**TASK REQUIREMENTS:**
This exercise requires every record to be repeated exactly.
[Opening TASK MATERIAL section]
$ cat src/core/ddf_sticky.sv
/*
 one sticky flag: set by its event, refreshed to the present condition
 when the host writes a one to it.
 assumes: synchronous active-low reset, single clock.
*/
`timescale 1ns/1ns
module ddf_sticky #(
	parameter logic RESET_VALUE = 1'b0
) (
	// clock and reset
	input wire logic i_clock,
	input wire logic i_nrst,
	// condition and host update
	input wire logic i_event,
	input wire logic i_update,
	// flag
	output logic o_flag
);
	typedef struct packed {
		logic flag;
	} ddf_sticky_state_t;

	ddf_sticky_state_t state;
	ddf_sticky_state_t next_state;

	always_comb begin
		next_state = state;
		if (i_update)
			next_state.flag = i_event;
		else if (i_event)
			next_state.flag = 1'b1;
	end

	always_ff @(posedge i_clock) begin
		if (!i_nrst)
			state <= '{flag: RESET_VALUE};
		else
			state <= next_state;
	end

	assign o_flag = state.flag;
endmodule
[Closing TASK MATERIAL section]
**THE ANSWER:**
$ cat src/core/ddf_sticky.sv
/*
 one sticky flag: set by its event, refreshed to the present condition
 when the host writes a one to it.
 assumes: synchronous active-low reset, single clock.
*/
`timescale 1ns/1ns
module ddf_sticky #(
	parameter logic RESET_VALUE = 1'b0
) (
	// clock and reset
	input wire logic i_clock,
	input wire logic i_nrst,
	// condition and host update
	input wire logic i_event,
	input wire logic i_update,
	// flag
	output logic o_flag
);
	typedef struct packed {
		logic flag;
	} ddf_sticky_state_t;

	ddf_sticky_state_t state;
	ddf_sticky_state_t next_state;

	always_comb begin
		next_state = state;
		if (i_update)
			next_state.flag = i_event;
		else if (i_event)
			next_state.flag = 1'b1;
	end

	always_ff @(posedge i_clock) begin
		if (!i_nrst)
			state <= '{flag: RESET_VALUE};
		else
			state <= next_state;
	end

	assign o_flag = state.flag;
endmodule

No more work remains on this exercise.